Provided information: Begin
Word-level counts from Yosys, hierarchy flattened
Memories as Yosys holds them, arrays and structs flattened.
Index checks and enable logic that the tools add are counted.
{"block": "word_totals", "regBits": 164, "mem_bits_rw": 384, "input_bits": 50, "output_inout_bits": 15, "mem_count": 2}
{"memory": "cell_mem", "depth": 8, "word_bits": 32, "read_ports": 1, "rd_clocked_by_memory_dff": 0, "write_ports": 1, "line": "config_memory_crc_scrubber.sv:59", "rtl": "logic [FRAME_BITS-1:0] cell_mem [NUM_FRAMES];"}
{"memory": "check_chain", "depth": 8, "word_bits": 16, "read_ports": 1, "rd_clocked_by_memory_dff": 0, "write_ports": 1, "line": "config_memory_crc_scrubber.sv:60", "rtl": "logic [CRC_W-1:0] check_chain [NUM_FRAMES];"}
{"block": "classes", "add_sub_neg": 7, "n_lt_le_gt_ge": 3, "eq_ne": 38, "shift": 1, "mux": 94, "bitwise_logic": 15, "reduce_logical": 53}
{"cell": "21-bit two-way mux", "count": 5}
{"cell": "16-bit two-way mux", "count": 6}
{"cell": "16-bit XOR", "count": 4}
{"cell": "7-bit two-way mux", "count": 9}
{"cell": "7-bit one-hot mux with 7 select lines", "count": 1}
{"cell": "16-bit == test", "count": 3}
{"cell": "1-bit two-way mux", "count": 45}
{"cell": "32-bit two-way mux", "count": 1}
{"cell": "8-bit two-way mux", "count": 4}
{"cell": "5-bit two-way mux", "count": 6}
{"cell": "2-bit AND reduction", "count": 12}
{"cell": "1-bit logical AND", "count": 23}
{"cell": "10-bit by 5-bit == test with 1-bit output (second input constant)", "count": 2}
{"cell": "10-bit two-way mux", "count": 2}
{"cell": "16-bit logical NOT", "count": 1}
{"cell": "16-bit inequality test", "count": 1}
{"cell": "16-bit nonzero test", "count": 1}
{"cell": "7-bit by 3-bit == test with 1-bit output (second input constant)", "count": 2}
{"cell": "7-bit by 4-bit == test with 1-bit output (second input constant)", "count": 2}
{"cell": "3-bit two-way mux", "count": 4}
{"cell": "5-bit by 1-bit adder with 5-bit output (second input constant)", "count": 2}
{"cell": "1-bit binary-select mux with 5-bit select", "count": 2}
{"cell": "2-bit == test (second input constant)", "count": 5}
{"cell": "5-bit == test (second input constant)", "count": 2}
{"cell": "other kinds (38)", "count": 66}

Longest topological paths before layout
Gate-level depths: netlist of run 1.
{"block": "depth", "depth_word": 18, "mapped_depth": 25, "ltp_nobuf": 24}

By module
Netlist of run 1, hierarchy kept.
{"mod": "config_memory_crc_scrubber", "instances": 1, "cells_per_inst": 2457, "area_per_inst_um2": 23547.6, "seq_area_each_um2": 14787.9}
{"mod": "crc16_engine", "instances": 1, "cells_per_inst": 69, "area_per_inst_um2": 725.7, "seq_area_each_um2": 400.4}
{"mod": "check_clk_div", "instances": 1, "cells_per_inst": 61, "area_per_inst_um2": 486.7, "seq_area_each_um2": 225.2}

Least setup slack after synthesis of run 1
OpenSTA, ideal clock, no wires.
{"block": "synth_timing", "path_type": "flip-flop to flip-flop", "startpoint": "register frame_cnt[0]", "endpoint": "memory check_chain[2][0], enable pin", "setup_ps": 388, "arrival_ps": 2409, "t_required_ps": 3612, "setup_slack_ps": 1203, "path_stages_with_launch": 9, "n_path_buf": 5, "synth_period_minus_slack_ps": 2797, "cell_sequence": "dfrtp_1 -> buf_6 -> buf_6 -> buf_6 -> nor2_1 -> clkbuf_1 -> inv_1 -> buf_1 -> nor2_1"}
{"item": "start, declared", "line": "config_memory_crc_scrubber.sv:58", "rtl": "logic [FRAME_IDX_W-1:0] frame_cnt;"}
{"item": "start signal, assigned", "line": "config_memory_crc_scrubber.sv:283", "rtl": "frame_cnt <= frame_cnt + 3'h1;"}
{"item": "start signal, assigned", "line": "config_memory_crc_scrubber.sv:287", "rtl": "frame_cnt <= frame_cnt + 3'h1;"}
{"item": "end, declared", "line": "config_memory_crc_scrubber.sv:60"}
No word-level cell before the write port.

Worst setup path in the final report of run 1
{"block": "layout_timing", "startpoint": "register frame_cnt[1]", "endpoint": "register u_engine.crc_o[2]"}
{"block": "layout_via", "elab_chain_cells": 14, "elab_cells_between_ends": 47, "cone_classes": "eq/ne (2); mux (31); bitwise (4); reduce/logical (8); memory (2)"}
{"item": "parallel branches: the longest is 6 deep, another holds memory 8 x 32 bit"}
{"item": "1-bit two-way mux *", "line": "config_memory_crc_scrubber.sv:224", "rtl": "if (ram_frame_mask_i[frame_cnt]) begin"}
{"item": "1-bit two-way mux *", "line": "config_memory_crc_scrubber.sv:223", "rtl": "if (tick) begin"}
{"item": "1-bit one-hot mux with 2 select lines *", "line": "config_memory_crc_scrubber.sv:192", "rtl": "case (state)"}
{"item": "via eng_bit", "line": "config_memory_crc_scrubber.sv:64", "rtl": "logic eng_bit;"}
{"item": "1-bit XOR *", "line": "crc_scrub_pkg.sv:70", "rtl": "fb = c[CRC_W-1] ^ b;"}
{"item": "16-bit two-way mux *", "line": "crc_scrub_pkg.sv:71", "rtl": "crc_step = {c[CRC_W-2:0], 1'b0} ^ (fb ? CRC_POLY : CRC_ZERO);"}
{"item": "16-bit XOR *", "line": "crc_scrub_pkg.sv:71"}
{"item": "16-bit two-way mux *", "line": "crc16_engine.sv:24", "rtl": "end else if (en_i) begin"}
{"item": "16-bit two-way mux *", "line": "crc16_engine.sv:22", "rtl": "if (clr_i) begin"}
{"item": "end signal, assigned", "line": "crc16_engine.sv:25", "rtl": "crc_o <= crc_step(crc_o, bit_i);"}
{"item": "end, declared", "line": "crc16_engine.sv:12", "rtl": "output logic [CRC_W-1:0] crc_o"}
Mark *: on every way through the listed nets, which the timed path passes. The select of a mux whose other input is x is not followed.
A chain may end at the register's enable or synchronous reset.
**src/sxt_defs.svh**
```systemverilog
// Register offsets, field positions, reset values and counts of the exchange trigger bank
`ifndef SXT_DEFS_SVH
`define SXT_DEFS_SVH

`define SXT_CR_P1_READ_TRIG 16'h0007
`define SXT_CR_P1_WRITE_TRIG 16'h0008
`define SXT_CR_P2_READ_TRIG 16'h0011
`define SXT_CR_P2_WRITE_TRIG 16'h0012
`define SXT_CR_P1_GROUP_TRIG 16'h0015
`define SXT_CR_P1_SEND_BASE 16'h0016
`define SXT_CR_P1_RECV_BASE 16'h0017
`define SXT_CR_P2_GROUP_TRIG 16'h0019
`define SXT_CR_P2_SEND_BASE 16'h001a
`define SXT_CR_P2_RECV_BASE 16'h001b
`define SXT_CR_SEQ_COUNT 16'h001c

`define SXT_CR_P1_BIT_RD_MAP 16'h1003
`define SXT_CR_P1_WORD_RD_MAP 16'h2003
`define SXT_CR_P1_BIT_WR_MAP 16'h3003
`define SXT_CR_P1_WORD_WR_MAP 16'h4003
`define SXT_CR_P2_BIT_RD_MAP 16'h5003
`define SXT_MAP_WORDS 16'h0010

`define SXT_HI_BYTE_LSB 8
`define SXT_LO_BYTE_LSB 0

`define SXT_RST_TRIG 16'h0000
`define SXT_RST_GROUP 16'h0000
`define SXT_RST_BASE 16'h0000
`define SXT_RST_SEQ 16'h0000
`define SXT_RST_MAP 16'h0000

`define SXT_SEQ_FOREVER 8'hff
`define SXT_LAST_ENTRY 8'hff

`endif

```
**src/sxt_pkg.sv**
```systemverilog
// Types shared by the exchange trigger bank and its entry scanner
package sxt_pkg;

   typedef enum logic [1:0] {
      SXT_MODE_NONE = 2'h0,
      SXT_MODE_ONCE = 2'h1,
      SXT_MODE_CONT = 2'h2
   } sxt_mode_t;

   typedef enum logic [1:0] {
      SXT_SCAN_IDLE = 2'h0,
      SXT_SCAN_WALK = 2'h1,
      SXT_SCAN_REQ = 2'h3
   } sxt_scan_st_t;

   typedef struct packed {
      sxt_scan_st_t st;
      logic [7:0] idx;
      logic req;
      logic busy;
      logic done;
   } sxt_scan_t;

   typedef struct packed {
      logic [3:0][15:0] trig;
      logic [1:0][15:0] grp;
      logic [1:0][15:0] sbase;
      logic [1:0][15:0] rbase;
      logic [15:0] seq;
      logic [1:0][7:0] rem;
      logic [4:0][15:0][15:0] map;
      logic [15:0] rdata;
      logic ack;
      logic [7:0] start;
      logic [7:0] stop;
      logic [1:0] grp_start;
      logic [1:0][15:0] grp_num;
      logic [1:0] seq_req;
      logic [1:0][15:0] sidx;
      logic [1:0][15:0] ridx;
   } sxt_regs_t;

endpackage

```
**src/sxt_regs.sv**
```systemverilog
// Exchange trigger register bank for a two-port serial communication module
//
// Functional notes
// RULE1: First port read trigger: high byte drives bit reads, low byte word reads.
// RULE2: Each trigger byte: 0 none, 1 single pass, 2 continuous passes.
// RULE3: First port read: writing 1 or 2 starts, writing 0 stops.
// RULE4: First port write trigger: high byte bit writes, low byte word writes.
// RULE5: First port write: writing 1 or 2 starts, writing 0 stops.
// RULE6: Second port read trigger behaves like the first port's.
// RULE7: Second port write trigger: high byte bit, low byte word, same encoding.
// RULE8: Writing a group number launches that group's exchange on the first port.
// RULE9: Group trigger clears to 0 once launched; resets to 0.
// RULE10: Outgoing data index is send base plus configured offset.
// RULE11: Incoming data index is receive base plus configured offset.
// RULE12: Second port has its own group trigger, send base, receive base.
// RULE13: Sequence count: high byte first port, low byte second port.
// RULE14: Sequence count 0 runs nothing; 1 to 254 run exactly that often.
// RULE15: Sequence count 255 repeats without limit until changed.
// RULE16: Port 1 bit read map: 16 words, bit b0 of first word is entry 1.
// RULE17: Map bit 0 disables an entry, 1 enables it.
// RULE18: Port 1 word read map: 16 words, same ordering.
// RULE19: Port 1 bit write map: 16 words, ascending from b0.
// RULE20: Port 1 word write map: 16 words, same ordering.
// RULE21: Port 2 bit read map: 16 words, same layout.
// RULE22: Single pass stops after one walk; continuous restarts until byte is 0.
// RULE23: Only entries with map bit 1 are requested; channels 5 to 7 have no map and request every entry.
`timescale 1ns/100ps
`include "sxt_defs.svh"
module sxt_regs import sxt_pkg::*; (
   clk_sys,
   reset,
   reg_wr,
   reg_rd,
   reg_addr,
   reg_wdata,
   reg_rdata,
   reg_ack,
   xfer_req,
   xfer_idx,
   xfer_ack,
   xfer_busy,
   xfer_pass_done,
   grp_start,
   grp_num,
   seq_req,
   seq_done,
   map_offset,
   send_index,
   recv_index
);
   input wire logic clk_sys;
   input wire logic reset;
   input wire logic reg_wr;
   input wire logic reg_rd;
   input wire logic [15:0] reg_addr;
   input wire logic [15:0] reg_wdata;
   output logic [15:0] reg_rdata;
   output logic reg_ack;
   output logic [7:0] xfer_req;
   output logic [63:0] xfer_idx;
   input wire logic [7:0] xfer_ack;
   output logic [7:0] xfer_busy;
   output logic [7:0] xfer_pass_done;
   output logic [1:0] grp_start;
   output logic [31:0] grp_num;
   output logic [1:0] seq_req;
   input wire logic [1:0] seq_done;
   input wire logic [31:0] map_offset;
   output logic [31:0] send_index;
   output logic [31:0] recv_index;

   localparam logic [4:0][15:0] MAP_BASE = {
      `SXT_CR_P2_BIT_RD_MAP, `SXT_CR_P1_WORD_WR_MAP, `SXT_CR_P1_BIT_WR_MAP,
      `SXT_CR_P1_WORD_RD_MAP, `SXT_CR_P1_BIT_RD_MAP};
   localparam logic [3:0][15:0] TRIG_ADDR = {
      `SXT_CR_P2_WRITE_TRIG, `SXT_CR_P2_READ_TRIG,
      `SXT_CR_P1_WRITE_TRIG, `SXT_CR_P1_READ_TRIG};
   localparam logic [1:0][15:0] GRP_ADDR = {`SXT_CR_P2_GROUP_TRIG, `SXT_CR_P1_GROUP_TRIG};
   localparam logic [1:0][15:0] SBASE_ADDR = {`SXT_CR_P2_SEND_BASE, `SXT_CR_P1_SEND_BASE};
   localparam logic [1:0][15:0] RBASE_ADDR = {`SXT_CR_P2_RECV_BASE, `SXT_CR_P1_RECV_BASE};

   sxt_regs_t s_ff;
   sxt_regs_t nxt_s;
   sxt_mode_t [7:0] ch_mode;
   logic [7:0] ch_en;
   logic [7:0][7:0] ch_idx;
   logic [3:0] sel_trig;
   logic [1:0] sel_grp;
   logic [1:0] sel_sbase;
   logic [1:0] sel_rbase;
   logic sel_seq;
   logic [4:0] sel_map;
   logic [3:0] map_k;
   sxt_mode_t wr_hi_mode;
   sxt_mode_t wr_lo_mode;
   logic [15:0] rd_word;

   // Unknown byte values act as no trigger, so a stray write can only stop
   function automatic sxt_mode_t trig_mode(input logic [7:0] b);
      sxt_mode_t m;
      m = SXT_MODE_NONE;
      if (b == 8'h01) begin
         m = SXT_MODE_ONCE;
      end else if (b == 8'h02) begin
         m = SXT_MODE_CONT;
      end
      return m;
   endfunction

   function automatic logic map_hit(input logic [15:0] a, input logic [15:0] base);
      logic [15:0] d;
      d = a - base;
      return (a >= base) && (d < `SXT_MAP_WORDS);
   endfunction

   function automatic logic [3:0] map_word(input logic [15:0] a, input logic [15:0] base);
      logic [15:0] d;
      d = a - base;
      return d[3:0];
   endfunction

   function automatic logic [7:0] hi_byte(input logic [15:0] w);
      return w[`SXT_HI_BYTE_LSB +: 8];
   endfunction

   function automatic logic [7:0] lo_byte(input logic [15:0] w);
      return w[`SXT_LO_BYTE_LSB +: 8];
   endfunction

   // Entry i sits in word i/16 at bit i%16
   function automatic logic entry_on(input logic [15:0][15:0] words, input logic [7:0] i);
      return words[i[7:4]][i[3:0]];
   endfunction

   // One select bit per table entry, so the write and read paths decode alike
   function automatic logic [3:0] hit4(input logic [15:0] a, input logic [3:0][15:0] tab);
      logic [3:0] h;
      h = 4'h0;
      for (int i = 0; i < 4; i++) begin
         h[i] = (a == tab[i]);
      end
      return h;
   endfunction

   function automatic logic [1:0] hit2(input logic [15:0] a, input logic [1:0][15:0] tab);
      logic [1:0] h;
      h = 2'h0;
      for (int i = 0; i < 2; i++) begin
         h[i] = (a == tab[i]);
      end
      return h;
   endfunction

   // Address and data decode shared by the write and read paths
   always_comb begin
      sel_trig = hit4(reg_addr, TRIG_ADDR);
      sel_grp = hit2(reg_addr, GRP_ADDR);
      sel_sbase = hit2(reg_addr, SBASE_ADDR);
      sel_rbase = hit2(reg_addr, RBASE_ADDR);
      sel_seq = (reg_addr == `SXT_CR_SEQ_COUNT);
      sel_map = 5'h00;
      map_k = 4'h0;
      for (int m = 0; m < 5; m++) begin
         if (map_hit(reg_addr, MAP_BASE[m])) begin
            sel_map[m] = 1'b1;
            map_k = map_word(reg_addr, MAP_BASE[m]);
         end
      end
      wr_hi_mode = trig_mode(hi_byte(reg_wdata));
      wr_lo_mode = trig_mode(lo_byte(reg_wdata));
   end

   // Trigger word t feeds channel 2t from its high byte and 2t+1 from its low byte
   always_comb begin
      for (int t = 0; t < 4; t++) begin
         ch_mode[2*t] = trig_mode(s_ff.trig[t][`SXT_HI_BYTE_LSB +: 8]); // see RULE1
         ch_mode[2*t+1] = trig_mode(s_ff.trig[t][`SXT_LO_BYTE_LSB +: 8]); // see RULE4
      end
   end

   // Channels without a map of their own run every entry
   always_comb begin
      for (int c = 0; c < 8; c++) begin
         if (c < 5) begin
            ch_en[c] = entry_on(s_ff.map[c], ch_idx[c]); // see RULE17
         end else begin
            ch_en[c] = 1'b1;
         end
      end
   end

   always_comb begin
      nxt_s = s_ff;
      nxt_s.ack = reg_rd | reg_wr;
      nxt_s.start = 8'h00;
      nxt_s.stop = 8'h00;
      nxt_s.grp_start = 2'b00;

      for (int p = 0; p < 2; p++) begin
         // Launch a pending group, then clear it so software sees it taken
         if (s_ff.grp[p] != 16'h0000) begin
            nxt_s.grp_start[p] = 1'b1; // see RULE8
            nxt_s.grp_num[p] = s_ff.grp[p];
            nxt_s.grp[p] = 16'h0000; // see RULE9
         end
         if (seq_done[p] && s_ff.rem[p] != 8'h00 && s_ff.rem[p] != `SXT_SEQ_FOREVER) begin
            nxt_s.rem[p] = s_ff.rem[p] - 8'h01; // see RULE14 RULE15
         end
         nxt_s.sidx[p] = s_ff.sbase[p] + map_offset[16*p +: 16]; // see RULE10
         nxt_s.ridx[p] = s_ff.rbase[p] + map_offset[16*p +: 16]; // see RULE11
      end

      if (reg_wr) begin
         for (int t = 0; t < 4; t++) begin
            if (sel_trig[t]) begin
               nxt_s.trig[t] = reg_wdata; // see RULE2
               // A nonzero mode (re)starts the walk, zero stops it
               if (wr_hi_mode == SXT_MODE_NONE) begin
                  nxt_s.stop[2*t] = 1'b1; // see RULE3
               end else begin
                  nxt_s.start[2*t] = 1'b1; // see RULE5
               end
               if (wr_lo_mode == SXT_MODE_NONE) begin
                  nxt_s.stop[2*t+1] = 1'b1; // see RULE6
               end else begin
                  nxt_s.start[2*t+1] = 1'b1; // see RULE7
               end
            end
         end
         for (int p = 0; p < 2; p++) begin
            if (sel_grp[p]) begin
               nxt_s.grp[p] = reg_wdata; // see RULE12
            end
            if (sel_sbase[p]) begin
               nxt_s.sbase[p] = reg_wdata;
            end
            if (sel_rbase[p]) begin
               nxt_s.rbase[p] = reg_wdata;
            end
         end
         if (sel_seq) begin
            // A new count replaces whatever remains, which also ends 255
            nxt_s.seq = reg_wdata;
            nxt_s.rem[0] = hi_byte(reg_wdata); // see RULE13
            nxt_s.rem[1] = lo_byte(reg_wdata); // see RULE13
         end
         for (int m = 0; m < 5; m++) begin
            if (sel_map[m]) begin
               // Word k holds entries 16k+1 at b0 up to 16k+16 at b15
               nxt_s.map[m][map_k] = reg_wdata; // see RULE16
            end
         end
      end

      for (int p = 0; p < 2; p++) begin
         nxt_s.seq_req[p] = (nxt_s.rem[p] != 8'h00); // see RULE14
      end

      if (reg_rd) begin
         nxt_s.rdata = rd_word;
      end
   end

   // Mux over the stored values, so a read beside a write returns the old word
   always_comb begin
      rd_word = 16'h0000;
      for (int t = 0; t < 4; t++) begin
         if (sel_trig[t]) begin
            rd_word = s_ff.trig[t];
         end
      end
      for (int p = 0; p < 2; p++) begin
         if (sel_grp[p]) begin
            rd_word = s_ff.grp[p];
         end
         if (sel_sbase[p]) begin
            rd_word = s_ff.sbase[p];
         end
         if (sel_rbase[p]) begin
            rd_word = s_ff.rbase[p];
         end
      end
      if (sel_seq) begin
         rd_word = s_ff.seq;
      end
      for (int m = 0; m < 5; m++) begin
         if (sel_map[m]) begin
            rd_word = s_ff.map[m][map_k]; // see RULE18
         end
      end
   end

   always_ff @(posedge clk_sys) begin
      if (reset) begin
         s_ff.trig <= {4{`SXT_RST_TRIG}};
         s_ff.grp <= {2{`SXT_RST_GROUP}};
         s_ff.sbase <= {2{`SXT_RST_BASE}};
         s_ff.rbase <= {2{`SXT_RST_BASE}};
         s_ff.seq <= `SXT_RST_SEQ;
         s_ff.rem <= 16'h0000;
         s_ff.map <= {80{`SXT_RST_MAP}}; // see RULE19
         s_ff.rdata <= 16'h0000;
         s_ff.ack <= 1'b0;
         s_ff.start <= 8'h00;
         s_ff.stop <= 8'h00;
         s_ff.grp_start <= 2'b00;
         s_ff.grp_num <= 32'h0000_0000;
         s_ff.seq_req <= 2'b00;
         s_ff.sidx <= 32'h0000_0000;
         s_ff.ridx <= 32'h0000_0000;
      end else begin
         s_ff <= nxt_s;
      end
   end

   // Channel c: port c/4, kinds bit read, word read, bit write, word write
   for (genvar c = 0; c < 8; c++) begin : g_ch
      sxt_scan u_scan (
         .clk_sys(clk_sys),
         .reset(reset),
         .mode(ch_mode[c]),
         .start(s_ff.start[c]),
         .stop(s_ff.stop[c]),
         .entry_en(ch_en[c]), // see RULE20
         .ack(xfer_ack[c]),
         .req(xfer_req[c]),
         .idx(ch_idx[c]),
         .busy(xfer_busy[c]),
         .pass_done(xfer_pass_done[c]) // see RULE22
      );
      assign xfer_idx[8*c +: 8] = ch_idx[c]; // see RULE21
   end

   assign reg_rdata = s_ff.rdata;
   assign reg_ack = s_ff.ack;
   assign grp_start = s_ff.grp_start;
   assign grp_num = s_ff.grp_num;
   assign seq_req = s_ff.seq_req;
   assign send_index = s_ff.sidx;
   assign recv_index = s_ff.ridx;

endmodule

```
**src/sxt_scan.sv**
```systemverilog
// Walks the 256 entries of one exchange channel, requesting only enabled ones
`timescale 1ns/100ps
`include "sxt_defs.svh"
module sxt_scan import sxt_pkg::*; (
   input wire logic clk_sys,
   input wire logic reset,
   input wire sxt_mode_t mode,
   input wire logic start,
   input wire logic stop,
   input wire logic entry_en,
   input wire logic ack,
   output logic req,
   output logic [7:0] idx,
   output logic busy,
   output logic pass_done
);

   sxt_scan_t s_ff;
   sxt_scan_t nxt_s;
   logic advance;

   always_comb begin
      nxt_s = s_ff;
      nxt_s.done = 1'b0;
      advance = 1'b0;
      if (stop) begin
         // Stop aborts even a request in flight; the far side must drop it
         nxt_s.st = SXT_SCAN_IDLE;
         nxt_s.req = 1'b0;
         nxt_s.busy = 1'b0;
      end else if (start) begin
         nxt_s.st = SXT_SCAN_WALK;
         nxt_s.idx = 8'h00;
         nxt_s.req = 1'b0;
         nxt_s.busy = 1'b1;
      end else begin
         unique case (s_ff.st)
            SXT_SCAN_IDLE: begin
            end
            SXT_SCAN_WALK: begin
               if (entry_en) begin // see RULE23
                  nxt_s.st = SXT_SCAN_REQ;
                  nxt_s.req = 1'b1;
               end else begin
                  advance = 1'b1;
               end
            end
            SXT_SCAN_REQ: begin
               if (ack) begin
                  nxt_s.req = 1'b0;
                  advance = 1'b1;
               end
            end
            default: begin
               nxt_s.st = SXT_SCAN_IDLE;
               nxt_s.req = 1'b0;
               nxt_s.busy = 1'b0;
            end
         endcase
         if (advance) begin
            if (s_ff.idx == `SXT_LAST_ENTRY) begin
               nxt_s.done = 1'b1;
               if (mode == SXT_MODE_CONT) begin // see RULE22
                  nxt_s.st = SXT_SCAN_WALK;
                  nxt_s.idx = 8'h00;
               end else begin
                  nxt_s.st = SXT_SCAN_IDLE;
                  nxt_s.busy = 1'b0;
               end
            end else begin
               nxt_s.st = SXT_SCAN_WALK;
               nxt_s.idx = s_ff.idx + 8'h01;
            end
         end
      end
   end

   always_ff @(posedge clk_sys) begin
      if (reset) begin
         s_ff <= '{st: SXT_SCAN_IDLE, idx: 8'h00, req: 1'b0, busy: 1'b0, done: 1'b0};
      end else begin
         s_ff <= nxt_s;
      end
   end

   assign req = s_ff.req;
   assign idx = s_ff.idx;
   assign busy = s_ff.busy;
   assign pass_done = s_ff.done;

endmodule

```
Provided information: End
The problem :: If a line in the data contains the string "level", copy it.

Exercise solution ::
Word-level counts from Yosys, hierarchy flattened
Gate-level depths: netlist of run 1.
No word-level cell before the write port.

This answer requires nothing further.